Gul Sebnem, Ayturan Kubilay, Hardalaç Fırat
Department of Electrical and Electronics Engineering, Faculty of Engineering, Graduate School of Natural and Applied Sciences, Gazi University, Ankara 06570, Turkey.
J Pers Med. 2024 Jul 29;14(8):804. doi: 10.3390/jpm14080804.

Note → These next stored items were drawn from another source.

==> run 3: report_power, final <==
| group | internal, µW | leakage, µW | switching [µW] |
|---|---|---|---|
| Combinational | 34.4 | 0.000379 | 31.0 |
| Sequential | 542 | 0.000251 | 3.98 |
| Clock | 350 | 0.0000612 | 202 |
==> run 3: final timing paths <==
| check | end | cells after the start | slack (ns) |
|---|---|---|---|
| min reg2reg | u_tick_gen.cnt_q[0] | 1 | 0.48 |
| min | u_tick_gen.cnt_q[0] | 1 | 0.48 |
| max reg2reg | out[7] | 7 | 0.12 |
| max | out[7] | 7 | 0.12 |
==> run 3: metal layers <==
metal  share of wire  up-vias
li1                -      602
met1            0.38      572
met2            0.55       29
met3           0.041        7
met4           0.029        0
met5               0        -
`config.mk`:
```
export PLATFORM = sky130hd
export DESIGN_NAME = vram_wr_arbiter
export DESIGN_NICKNAME = d
export VERILOG_FILES = /design/src/rtl/vram_pkg.sv /design/src/rtl/vram_wr_fifo.sv /design/src/rtl/vram_wr_arbiter.sv
export SDC_FILE = /design/constraint.sdc
export NUM_CORES = 1
export LEC_CHECK = 0
export BUFFER_PORTS_ARGS = -buffer_cell sky130_fd_sc_hd__buf_2
export CAP_MARGIN = 20
export CORE_AREA = 2 2 168 170
export CTS_CLUSTER_DIAMETER = 150
export DETAILED_ROUTE_END_ITERATION = 12
export DIE_AREA = 0 0 170 172
export HOLD_SLACK_MARGIN = 0.05
export PLACE_DENSITY = 0.58
export REMOVE_ABC_BUFFERS = 1
export SETUP_SLACK_MARGIN = 0.1
export SYNTH_ARGS = -nofsm -noshare
export SYNTH_HDL_FRONTEND = slang
export SYNTH_HIERARCHICAL = 1
export SYNTH_SLANG_ARGS = --single-unit
export TNS_END_PERCENT = 50
```
`constraint.sdc`:
```
create_clock -name clk -period 1.89 [get_ports clk]
set_input_delay 0.0945 -clock clk [delete_from_list [all_inputs] [get_ports clk]]
set_output_delay 0.0945 -clock clk [all_outputs]
set_load 0.03 [all_outputs]
```
File: src/rtl/div_unit.sv
// div_unit: iterative radix-2 restoring divider for DIV/DIVU/REM/REMU.
// Launch with a one-cycle start pulse in IDLE; busy stays high until the
// one-cycle done pulse, which carries the registered result.
// Optional feature macro: DIV_EARLY_OUT_EN. When defined, divide-by-zero
// and signed overflow skip the iteration (IDLE -> DONE). When undefined,
// every operation takes the full CALC/FIX path (constant time).
module div_unit #(
    parameter int WIDTH = 32
) (
    input  logic             clk,
    input  logic             rst_n,
    input  logic             start,
    input  logic             flush,
    input  logic [3:0]       div_ctrl,
    input  logic [WIDTH-1:0] op1,
    input  logic [WIDTH-1:0] op2,
    output logic             busy,
    output logic             done,
    output logic [WIDTH-1:0] result
);

    localparam int CW = (WIDTH > 1) ? $clog2(WIDTH) : 1;
    localparam logic [WIDTH-1:0] MIN_NEG = {1'b1, {(WIDTH-1){1'b0}}};

    typedef enum logic [1:0] {
        S_IDLE = 2'd0,
        S_CALC = 2'd1,
        S_FIX  = 2'd2,
        S_DONE = 2'd3
    } state_t;

    state_t           state_q;
    logic [CW-1:0]    cnt_q;
    logic [WIDTH-1:0] rem_q;
    logic [WIDTH-1:0] quo_q;
    logic [WIDTH-1:0] divisor_q;
    logic             neg_quo_q;
    logic             neg_rem_q;
    logic             rem_op_q;
    logic             special_q;
    logic [WIDTH-1:0] special_res_q;
    logic             busy_q;
    logic             done_q;
    logic [WIDTH-1:0] result_q;

    // Launch-time decode of the raw operands.
    logic             valid_op;
    logic             is_signed;
    logic             is_rem;
    logic             sign1;
    logic             sign2;
    logic [WIDTH-1:0] abs1;
    logic [WIDTH-1:0] abs2;
    logic             special;
    logic [WIDTH-1:0] special_res;

    // Iteration and sign-fix next values.
    logic [WIDTH:0]   trial;
    logic             ge;
    logic [WIDTH-1:0] rem_d;
    logic [WIDTH-1:0] quo_d;
    logic [WIDTH-1:0] fix_res_d;

    // Decode the requested op, operand magnitudes and RISC-V special cases.
    always_comb begin
        valid_op    = (div_ctrl[3:2] == 2'b11);
        is_signed   = ~div_ctrl[0];
        is_rem      = div_ctrl[1];
        sign1       = is_signed & op1[WIDTH-1];
        sign2       = is_signed & op2[WIDTH-1];
        abs1        = sign1 ? (~op1 + 1'b1) : op1;
        abs2        = sign2 ? (~op2 + 1'b1) : op2;
        special     = 1'b0;
        special_res = '0;
        if (op2 == '0) begin
            special     = 1'b1;
            special_res = is_rem ? op1 : '1;
        end else if (is_signed && (op1 == MIN_NEG) && (op2 == '1)) begin
            special     = 1'b1;
            special_res = is_rem ? '0 : MIN_NEG;
        end
    end

    // One restoring step and the final sign correction / result select.
    always_comb begin
        // The remainder is always below the divisor, so the difference fits
        // in WIDTH bits and the carry-out can be dropped.
        trial     = {rem_q, quo_q[WIDTH-1]};
        ge        = (trial >= {1'b0, divisor_q});
        rem_d     = ge ? (trial[WIDTH-1:0] - divisor_q) : trial[WIDTH-1:0];
        quo_d     = {quo_q[WIDTH-2:0], ge};
        fix_res_d = '0;
        if (special_q) begin
            fix_res_d = special_res_q;
        end else if (rem_op_q) begin
            fix_res_d = neg_rem_q ? (~rem_q + 1'b1) : rem_q;
        end else begin
            fix_res_d = neg_quo_q ? (~quo_q + 1'b1) : quo_q;
        end
    end

    // Control FSM with registered busy/done/result; flush aborts silently.
    always_ff @(posedge clk) begin
        if (!rst_n) begin
            state_q       <= S_IDLE;
            cnt_q         <= '0;
            rem_q         <= '0;
            quo_q         <= '0;
            divisor_q     <= '0;
            neg_quo_q     <= 1'b0;
            neg_rem_q     <= 1'b0;
            rem_op_q      <= 1'b0;
            special_q     <= 1'b0;
            special_res_q <= '0;
            busy_q        <= 1'b0;
            done_q        <= 1'b0;
            result_q      <= '0;
        end else begin
            done_q <= 1'b0;
            case (state_q)
                S_IDLE: begin
                    if (start && valid_op && !flush) begin
                        rem_q         <= '0;
                        quo_q         <= abs1;
                        divisor_q     <= abs2;
                        neg_quo_q     <= sign1 ^ sign2;
                        neg_rem_q     <= sign1;
                        rem_op_q      <= is_rem;
                        special_q     <= special;
                        special_res_q <= special_res;
                        cnt_q         <= '0;
                        busy_q        <= 1'b1;
`ifdef DIV_EARLY_OUT_EN
                        if (special) begin
                            result_q <= special_res;
                            done_q   <= 1'b1;
                            state_q  <= S_DONE;
                        end else begin
                            state_q <= S_CALC;
                        end
`else
                        state_q <= S_CALC;
`endif
                    end
                end
                S_CALC: begin
                    if (flush) begin
                        state_q <= S_IDLE;
                        busy_q  <= 1'b0;
                    end else begin
                        rem_q <= rem_d;
                        quo_q <= quo_d;
                        cnt_q <= cnt_q + CW'(1);
                        if (cnt_q == CW'(WIDTH - 1)) begin
                            state_q <= S_FIX;
                        end
                    end
                end
                S_FIX: begin
                    if (flush) begin
                        state_q <= S_IDLE;
                        busy_q  <= 1'b0;
                    end else begin
                        result_q <= fix_res_d;
                        done_q   <= 1'b1;
                        state_q  <= S_DONE;
                    end
                end
                default: begin
                    state_q <= S_IDLE;
                    busy_q  <= 1'b0;
                end
            endcase
        end
    end

    assign busy   = busy_q;
    assign done   = done_q;
    assign result = result_q;

endmodule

Predicting type 2 diabetes mellitus (T2DM) by using phenotypic data with machine learning (ML) techniques has received significant attention in recent years. PyCaret, a low-code automated ML tool that enables the simultaneous application of 16 different algorithms, was used to predict T2DM by using phenotypic variables from the "Nurses' Health Study" and "Health Professionals' Follow-up Study" datasets. Ridge Classifier, Linear Discriminant Analysis, and Logistic Regression (LR) were the best-performing models for the male-only data subset. For the female-only data subset, LR, Gradient Boosting Classifier, and CatBoost Classifier were the strongest models. The AUC, accuracy, and precision were approximately 0.77, 0.70, and 0.70 for males and 0.79, 0.70, and 0.71 for females, respectively. The feature importance plot showed that family history of diabetes (famdb), never having smoked, and high blood pressure (hbp) were the most influential features in females, while famdb, hbp, and currently being a smoker were the major variables in males. In conclusion, PyCaret was used successfully for the prediction of T2DM by simplifying complex ML tasks. Gender differences are important to consider for T2DM prediction. Despite this comprehensive ML tool, phenotypic variables alone may not be sufficient for early T2DM prediction; genotypic variables could also be used in combination for future studies.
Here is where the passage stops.